The Filipino Doctor and his wife who ran the hospital, The Mary Chiles Presbyterian Mission Hospital in peace time, were wonderfully kind to me, putting me into a private room with a bathroom ensuite. The Japs let Ren out to visit me the day Chris was born and that same day he went to the Convent to see Paddy and Stephen, and he told Paddy he had a baby brother for his own special birthday present! I stayed in the hospital two weeks, and took every advantage I could to wallow in the bath in complete privacy - there were no doors on our showers in the camp! Nevertheless I longed to be back in Camp with Ren and the children, and was happy when the kind Filipino doctor took me back in his car to the camp gates where I was admitted after spending nearly an hour in the guard-house because I had no pass!!! The boys came back to us when Chris was three weeks old and we soon felt there had always been five of us, not four.
We were in Santo Tomas until Easter 1944, when 2,400 volunteer internees were transferred to Los Banos Camp, formerly an Agricultural College about 40 miles south of Manila on the shores of Laguna de Bay. We decided to volunteer because this camp was in the country, had half the number of internees than Santo Tomas, the quarters were more private, each family having one room in the Nipa barracks, and we felt we'd be safer when the Americans retook Manila which we felt they would do quite soon. Each barracks had a small allotment in front of each room where we could grow vegetables from seeds provided by the Japs and we could cook them on a fire as long as there was wood. Ren did his three hours work a day in the carpentry shed so we usually had wood shavings etc. Life at Los Banos was easier although we got less food as the year progressed. All the camp work, cooking, maintenance, gardening, teaching the children between 5 and 17 years, emptying latrines, looking after the sick was done by the internees, and everyone was expected to behave decently to one's neighbour, to do one's allotted three hour job per day without grumbling and to obey the camp rules which were made by the Committee of Internees. A Committee of Law and Order was set up and a representative from each nation sat on it and sentences were imposed on anyone proven guilty of breaking camp rules.
I served as the British woman representative for about a year. The "crimes" were petty, food stolen from the kitchen, vegetables from neighbour's garden plots, and family quarrels between husbands and wives mostly due to the cramped conditions we lived in. The family quarrels only came to court if there was violence involved.
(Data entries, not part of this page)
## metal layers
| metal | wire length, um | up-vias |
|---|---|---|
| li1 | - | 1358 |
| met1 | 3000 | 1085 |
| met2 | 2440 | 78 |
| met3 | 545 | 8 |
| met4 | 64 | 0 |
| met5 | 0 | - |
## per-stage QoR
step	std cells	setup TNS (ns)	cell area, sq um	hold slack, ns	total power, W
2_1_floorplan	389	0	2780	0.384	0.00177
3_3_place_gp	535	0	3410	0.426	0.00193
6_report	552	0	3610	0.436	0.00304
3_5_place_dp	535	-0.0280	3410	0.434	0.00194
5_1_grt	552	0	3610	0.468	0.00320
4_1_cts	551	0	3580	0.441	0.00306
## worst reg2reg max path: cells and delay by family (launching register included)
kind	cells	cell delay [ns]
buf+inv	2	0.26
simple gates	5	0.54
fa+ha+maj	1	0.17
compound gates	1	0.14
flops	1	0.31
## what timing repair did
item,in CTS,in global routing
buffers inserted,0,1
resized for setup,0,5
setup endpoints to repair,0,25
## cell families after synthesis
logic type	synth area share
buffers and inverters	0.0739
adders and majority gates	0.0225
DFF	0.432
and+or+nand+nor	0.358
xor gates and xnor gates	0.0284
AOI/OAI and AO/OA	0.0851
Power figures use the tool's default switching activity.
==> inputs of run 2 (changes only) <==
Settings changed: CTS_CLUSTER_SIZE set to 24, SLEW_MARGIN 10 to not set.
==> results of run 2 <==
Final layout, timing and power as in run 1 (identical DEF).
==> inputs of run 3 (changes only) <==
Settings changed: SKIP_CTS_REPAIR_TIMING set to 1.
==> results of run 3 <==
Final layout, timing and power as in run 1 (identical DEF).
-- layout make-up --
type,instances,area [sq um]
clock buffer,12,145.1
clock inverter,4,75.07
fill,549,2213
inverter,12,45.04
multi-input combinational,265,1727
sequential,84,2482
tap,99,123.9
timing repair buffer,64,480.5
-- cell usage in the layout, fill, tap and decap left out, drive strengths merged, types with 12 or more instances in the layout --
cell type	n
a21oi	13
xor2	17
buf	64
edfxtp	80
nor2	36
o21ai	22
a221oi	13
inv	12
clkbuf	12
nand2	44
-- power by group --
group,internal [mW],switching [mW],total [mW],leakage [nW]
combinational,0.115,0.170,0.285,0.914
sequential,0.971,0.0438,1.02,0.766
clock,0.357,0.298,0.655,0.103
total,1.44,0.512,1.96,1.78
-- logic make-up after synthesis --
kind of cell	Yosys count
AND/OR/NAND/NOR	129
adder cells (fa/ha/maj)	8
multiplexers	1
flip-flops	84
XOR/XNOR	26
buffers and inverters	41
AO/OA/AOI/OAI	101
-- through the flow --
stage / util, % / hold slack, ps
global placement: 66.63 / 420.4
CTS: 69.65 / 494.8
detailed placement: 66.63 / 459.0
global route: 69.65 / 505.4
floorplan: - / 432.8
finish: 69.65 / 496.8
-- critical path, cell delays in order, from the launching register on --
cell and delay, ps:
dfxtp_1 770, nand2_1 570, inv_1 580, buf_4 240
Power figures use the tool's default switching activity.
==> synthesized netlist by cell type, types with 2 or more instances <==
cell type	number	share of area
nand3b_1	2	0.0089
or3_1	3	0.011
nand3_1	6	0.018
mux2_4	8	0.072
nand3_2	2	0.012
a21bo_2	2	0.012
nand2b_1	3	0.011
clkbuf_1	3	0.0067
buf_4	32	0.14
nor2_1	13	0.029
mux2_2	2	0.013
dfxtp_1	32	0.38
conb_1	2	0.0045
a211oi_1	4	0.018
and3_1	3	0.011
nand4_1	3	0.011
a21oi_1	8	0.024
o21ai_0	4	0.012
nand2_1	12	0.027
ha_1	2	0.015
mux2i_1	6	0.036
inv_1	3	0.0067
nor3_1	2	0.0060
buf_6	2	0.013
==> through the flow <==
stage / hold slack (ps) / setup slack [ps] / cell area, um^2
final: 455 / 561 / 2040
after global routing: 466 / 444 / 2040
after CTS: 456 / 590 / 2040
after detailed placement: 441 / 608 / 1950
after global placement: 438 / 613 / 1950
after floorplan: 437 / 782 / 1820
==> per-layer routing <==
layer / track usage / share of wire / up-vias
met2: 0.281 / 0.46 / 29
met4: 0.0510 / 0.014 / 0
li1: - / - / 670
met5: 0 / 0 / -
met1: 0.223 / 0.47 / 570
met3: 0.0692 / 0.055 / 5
$ cat src/rtl/fetch_pkg.sv
// Shared types and default sizing for the fetch sequencer and its PC arithmetic.
package fetch_pkg;

    typedef enum logic [1:0] {
        IDLE   = 2'd0,
        RUN    = 2'd1,
        HALTED = 2'd2,
        FAULT  = 2'd3
    } fetch_state_t;

    localparam int unsigned IMEM_DEPTH_DEFAULT = 4096;
    localparam int unsigned PC_W_DEFAULT       = 32;

endpackage

$ cat src/rtl/pc_next_calc.sv
// Combinational next-PC selection (hold / branch / increment) with an out-of-range flag.
module pc_next_calc #(
    parameter int unsigned PC_W       = 32,
    parameter int unsigned IMEM_DEPTH = 4096
) (
    input  logic [PC_W-1:0] current_pc,
    input  logic            branch_taken,
    input  logic [PC_W-1:0] branch_target,
    input  logic            stall,
    output logic [PC_W-1:0] next_pc,
    output logic            next_illegal
);

    localparam logic [PC_W:0] DEPTH_EXT = (PC_W+1)'(IMEM_DEPTH);

    // One extra bit so that incrementing the all-ones PC cannot wrap into a legal slot.
    logic [PC_W:0] cand;

    always_comb begin
        cand = {1'b0, current_pc} + {{PC_W{1'b0}}, 1'b1};
        if (stall) begin
            cand = {1'b0, current_pc};
        end else if (branch_taken) begin
            cand = {1'b0, branch_target};
        end
        next_pc      = cand[PC_W-1:0];
        next_illegal = (cand >= DEPTH_EXT);
    end

endmodule

$ cat src/rtl/fetch_sequencer.sv
// Run-control FSM and registered PC; one fetch per cycle, stall holds PC, zero-bubble branches.
// Optional FETCH_CYCLE_COUNT_EN adds a saturating run_cycles counter.
module fetch_sequencer
    import fetch_pkg::*;
#(
    parameter int unsigned PC_W       = PC_W_DEFAULT,
    parameter int unsigned IMEM_DEPTH = IMEM_DEPTH_DEFAULT
) (
    input  logic            clk,
    input  logic            reset,
    input  logic            start,
    input  logic [PC_W-1:0] start_pc,
    input  logic            stall,
    input  logic            branch_taken,
    input  logic [PC_W-1:0] branch_target,
    input  logic            halt,
    output logic [PC_W-1:0] current_pc,
    output logic            fetch_valid,
    output logic            done,
    output logic            fault
`ifdef FETCH_CYCLE_COUNT_EN
    ,
    output logic [31:0]     run_cycles
`endif
);

    localparam logic [PC_W:0] DEPTH_EXT = (PC_W+1)'(IMEM_DEPTH);

    fetch_state_t    state_q, state_d;
    logic [PC_W-1:0] pc_q, pc_d;
    logic [PC_W-1:0] next_pc;
    logic            next_illegal;
    logic            start_illegal;
    logic            start_accept;

    pc_next_calc #(
        .PC_W       (PC_W),
        .IMEM_DEPTH (IMEM_DEPTH)
    ) u_pc_next (
        .current_pc    (pc_q),
        .branch_taken  (branch_taken),
        .branch_target (branch_target),
        .stall         (stall),
        .next_pc       (next_pc),
        .next_illegal  (next_illegal)
    );

    assign start_illegal = ({1'b0, start_pc} >= DEPTH_EXT);
    assign start_accept  = (state_q != RUN) && start;

    always_comb begin
        state_d = state_q;
        pc_d    = pc_q;
        case (state_q)
            RUN: begin
                // Halt outranks branch; a faulting next PC leaves the last legal PC in place.
                if (!stall) begin
                    if (halt) begin
                        state_d = HALTED;
                    end else if (next_illegal) begin
                        state_d = FAULT;
                    end else begin
                        pc_d = next_pc;
                    end
                end
            end
            default: begin
                if (start) begin
                    if (start_illegal) begin
                        state_d = FAULT;
                    end else begin
                        state_d = RUN;
                        pc_d    = start_pc;
                    end
                end
            end
        endcase
    end

    always_ff @(posedge clk or posedge reset) begin
        if (reset) begin
            state_q <= IDLE;
            pc_q    <= '0;
        end else begin
            state_q <= state_d;
            pc_q    <= pc_d;
        end
    end

    assign current_pc  = pc_q;
    assign fetch_valid = (state_q == RUN);
    assign done        = (state_q == HALTED) || (state_q == FAULT);
    assign fault       = (state_q == FAULT);

`ifdef FETCH_CYCLE_COUNT_EN
    logic [31:0] cyc_q, cyc_d;

    always_comb begin
        cyc_d = cyc_q;
        if (start_accept) begin
            cyc_d = '0;
        end else if ((state_q == RUN) && (cyc_q != '1)) begin
            cyc_d = cyc_q + 32'd1;
        end
    end

    always_ff @(posedge clk or posedge reset) begin
        if (reset) begin
            cyc_q <= '0;
        end else begin
            cyc_q <= cyc_d;
        end
    end

    assign run_cycles = cyc_q;
`else
    logic unused_start_accept;
    assign unused_start_accept = start_accept;
`endif

endmodule
--- src/rtl/pcpu_dec_pkg.sv ---
// ============================================================================
//  pcpu_dec_pkg
//  Opcodes, ALU modes, jump condition codes and decoder states.
//  Revision: 1.0
// ============================================================================
`default_nettype none

package pcpu_dec_pkg;

    localparam logic [6:0] OP_NOP = 7'h00;
    localparam logic [6:0] OP_MOV = 7'h01;
    localparam logic [6:0] OP_LDD = 7'h02;
    localparam logic [6:0] OP_LDO = 7'h03;
    localparam logic [6:0] OP_LDI = 7'h04;
    localparam logic [6:0] OP_STD = 7'h05;
    localparam logic [6:0] OP_STO = 7'h06;
    localparam logic [6:0] OP_ADD = 7'h07;
    localparam logic [6:0] OP_ADI = 7'h08;
    localparam logic [6:0] OP_ADC = 7'h09;
    localparam logic [6:0] OP_SUB = 7'h0A;
    localparam logic [6:0] OP_SUC = 7'h0B;
    localparam logic [6:0] OP_CMP = 7'h0C;
    localparam logic [6:0] OP_CMI = 7'h0D;
    localparam logic [6:0] OP_JMP = 7'h0E;

    localparam logic [3:0] ALU_ADD    = 4'b0000;
    localparam logic [3:0] ALU_SUB    = 4'b0001;
    localparam logic [3:0] ALU_PASS_L = 4'b1001;
    localparam logic [3:0] ALU_PASS_R = 4'b1010;

    localparam logic [3:0] JC_CA = 4'd1;
    localparam logic [3:0] JC_EQ = 4'd2;
    localparam logic [3:0] JC_LT = 4'd3;
    localparam logic [3:0] JC_GT = 4'd4;
    localparam logic [3:0] JC_LE = 4'd5;
    localparam logic [3:0] JC_GE = 4'd6;
    localparam logic [3:0] JC_NE = 4'd7;
    localparam logic [3:0] JC_OV = 4'd8;
    localparam logic [3:0] JC_NV = 4'd9;

    localparam int FLAG_Z = 0;
    localparam int FLAG_C = 1;
    localparam int FLAG_N = 2;
    localparam int FLAG_V = 3;

    typedef enum logic [1:0] {
        ST_IDLE = 2'd0,
        ST_EXEC = 2'd1,
        ST_MEM  = 2'd2
    } state_t;

    function automatic logic is_mem_op(input logic [6:0] op);
        return (op == OP_LDD) || (op == OP_LDO) || (op == OP_STD) || (op == OP_STO);
    endfunction

endpackage

`default_nettype wire

--- src/rtl/decoder_jcond.sv ---
// ============================================================================
//  decoder_jcond
//  Jump condition evaluation: condition code + Z/C/N/V flags -> jmp_en.
//  Revision: 1.0
// ============================================================================
`default_nettype none

module decoder_jcond
    import pcpu_dec_pkg::*;
(
    input  logic [3:0] cond,
    input  logic [3:0] flags,
    output logic       jmp_en
);

    logic z, c, n, v;

    assign z = flags[FLAG_Z];
    assign c = flags[FLAG_C];
    assign n = flags[FLAG_N];
    assign v = flags[FLAG_V];

    always_comb begin
        jmp_en = 1'b1;
        case (cond)
            JC_CA:   jmp_en = c;
            JC_EQ:   jmp_en = z;
            JC_LT:   jmp_en = n;
            JC_GT:   jmp_en = ~(n | z);
            JC_LE:   jmp_en = n | z;
            JC_GE:   jmp_en = ~n;
            JC_NE:   jmp_en = ~z;
            JC_OV:   jmp_en = v;
            JC_NV:   jmp_en = ~v;
            default: jmp_en = 1'b1;
        endcase
    end

endmodule

`default_nettype wire

--- src/rtl/decoder_seq.sv ---
// ============================================================================
//  decoder_seq
//  Handshaked instruction decoder with IR, RAM wait-state stretching and jumps.
//  Optional feature macro: DECODER_SEQ_ILLEGAL_TRAP_EN (illegal-opcode trap).
//  Revision: 1.0
// ============================================================================
`default_nettype none

module decoder_seq
    import pcpu_dec_pkg::*;
#(
    parameter  int REG_AW  = 3,
    parameter  int FLAGS_W = 5,
    localparam int REG_CNT = 2 ** REG_AW,
    localparam int INSTR_W = 7 + 3 * REG_AW
) (
    input  logic               clk,
    input  logic               rst_n,
    input  logic [INSTR_W-1:0] instr,
    input  logic               instr_valid,
    output logic               instr_ready,
    input  logic [FLAGS_W-1:0] flags,
    input  logic               mem_ack,
    output logic               pc_inc,
    output logic               pc_ie,
    output logic               reg_in_mux_ctl,
    output logic               alu_r_mux_ctl,
    output logic               alu_cin,
    output logic [3:0]         alu_mode,
    output logic [REG_AW-1:0]  reg_l_ctl,
    output logic [REG_AW-1:0]  reg_r_ctl,
    output logic [REG_CNT-1:0] gp_reg_ie,
    output logic               alu_flags_ie,
    output logic               ram_read,
    output logic               ram_write,
    output logic               busy,
    output logic               trap
);

    state_t             state;
    logic [INSTR_W-1:0] ir;
    logic               live;

    logic [6:0]        op;
    logic [REG_AW-1:0] tg, fo, so;
    logic              active, mem_op, retire, illegal, jmp_en, taken, load;
    logic              wr_reg, wr_flags, rmux, inmux, cin;
    logic [3:0]        mode;

    assign op = ir[6:0];
    assign tg = ir[7 +: REG_AW];
    assign fo = ir[7 + REG_AW +: REG_AW];
    assign so = ir[7 + 2 * REG_AW +: REG_AW];

    generate
        if (FLAGS_W > 4) begin : g_spare_flags
            logic unused_flags;
            assign unused_flags = ^flags[FLAGS_W-1:4];
        end
    endgenerate

    decoder_jcond u_jcond (
        .cond   (ir[10:7]),
        .flags  (flags[3:0]),
        .jmp_en (jmp_en)
    );

    assign active = (state == ST_EXEC) || (state == ST_MEM);
    assign mem_op = is_mem_op(op);
    assign retire = active && (!mem_op || mem_ack);

`ifdef DECODER_SEQ_ILLEGAL_TRAP_EN
    assign illegal = active && (op > OP_JMP);
`else
    assign illegal = 1'b0;
`endif

    assign taken = retire && (op == OP_JMP) && jmp_en;

    always_comb begin
        wr_reg   = 1'b0;
        wr_flags = 1'b0;
        mode     = ALU_ADD;
        rmux     = 1'b0;
        inmux    = 1'b0;
        cin      = 1'b0;
        case (op)
            OP_MOV: begin wr_reg = 1'b1; mode = ALU_PASS_L; end
            OP_LDD: begin wr_reg = 1'b1; inmux = 1'b1; rmux = 1'b1; mode = ALU_PASS_R; end
            OP_LDO: begin wr_reg = 1'b1; inmux = 1'b1; rmux = 1'b1; end
            OP_LDI: begin wr_reg = 1'b1; rmux = 1'b1; mode = ALU_PASS_R; end
            OP_STD: begin rmux = 1'b1; mode = ALU_PASS_R; end
            OP_STO: begin rmux = 1'b1; end
            OP_ADD: begin wr_reg = 1'b1; wr_flags = 1'b1; end
            OP_ADI: begin wr_reg = 1'b1; wr_flags = 1'b1; rmux = 1'b1; end
            OP_ADC: begin wr_reg = 1'b1; wr_flags = 1'b1; cin = flags[FLAG_C]; end
            OP_SUB: begin wr_reg = 1'b1; wr_flags = 1'b1; mode = ALU_SUB; end
            OP_SUC: begin wr_reg = 1'b1; wr_flags = 1'b1; mode = ALU_SUB; cin = flags[FLAG_C]; end
            OP_CMP: begin wr_flags = 1'b1; mode = ALU_SUB; end
            OP_CMI: begin wr_flags = 1'b1; mode = ALU_SUB; rmux = 1'b1; end
            OP_JMP: begin rmux = 1'b1; mode = ALU_PASS_R; end
            default: ;
        endcase
    end

    // Controls are only meaningful while an instruction occupies the IR.
    assign alu_mode       = active ? mode  : 4'b0000;
    assign alu_r_mux_ctl  = active && rmux;
    assign reg_in_mux_ctl = active && inmux;
    assign alu_cin        = active && cin;
    assign reg_l_ctl      = active ? fo : '0;
    assign reg_r_ctl      = active ? so : '0;
    assign ram_read       = active && ((op == OP_LDD) || (op == OP_LDO));
    assign ram_write      = active && ((op == OP_STD) || (op == OP_STO));

    assign gp_reg_ie    = (retire && wr_reg) ? (REG_CNT'(1) << tg) : '0;
    assign alu_flags_ie = retire && wr_flags;
    assign pc_ie        = taken;
    assign pc_inc       = retire && !taken && !illegal;
    assign trap         = retire && illegal;
    assign busy         = (state != ST_IDLE);

    // A taken jump or trap refuses the next word: fetch is redirected.
    assign instr_ready = live && ((state == ST_IDLE) || (retire && !taken && !illegal));
    assign load        = instr_valid && instr_ready;

    always_ff @(posedge clk or negedge rst_n) begin
        if (!rst_n) begin
            state <= ST_IDLE;
            ir    <= '0;
            live  <= 1'b0;
        end else begin
            live <= 1'b1;
            case (state)
                ST_IDLE: begin
                    if (load) begin
                        ir    <= instr;
                        state <= ST_EXEC;
                    end
                end
                ST_EXEC, ST_MEM: begin
                    if (retire) begin
                        if (load) begin
                            ir    <= instr;
                            state <= ST_EXEC;
                        end else begin
                            state <= ST_IDLE;
                        end
                    end else begin
                        state <= ST_MEM;
                    end
                end
                default: state <= ST_IDLE;
            endcase
        end
    end

endmodule

`default_nettype wire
There was a lighter side to the sittings when known prostitutes like Shanghai Lil came before us to claim her Sugar Daddy had not paid her enough corned beef for pleasure received, and he said he'd never promised any such thing!! Another case involved Lil and a fellow prostitute with whom she shared sleeping quarters. They only owned the one bed, a double one, and after a quarrel, Hong Kong Anna had left and gone to live with someone else and had taken the bed with her. Shanghai Lil told the court she needed her half share to keep her alive. I heard more obscene language on that court than ever again anywhere else in the world. The women who were convicted of stealing vegetables while preparing them for our meals had to serve a day or two in jail. I hated being in court on those days because some of them were my friends and I knew they stole only to feed their children and I could easily have committed the same "crime". I was only on the court if the women involved were British.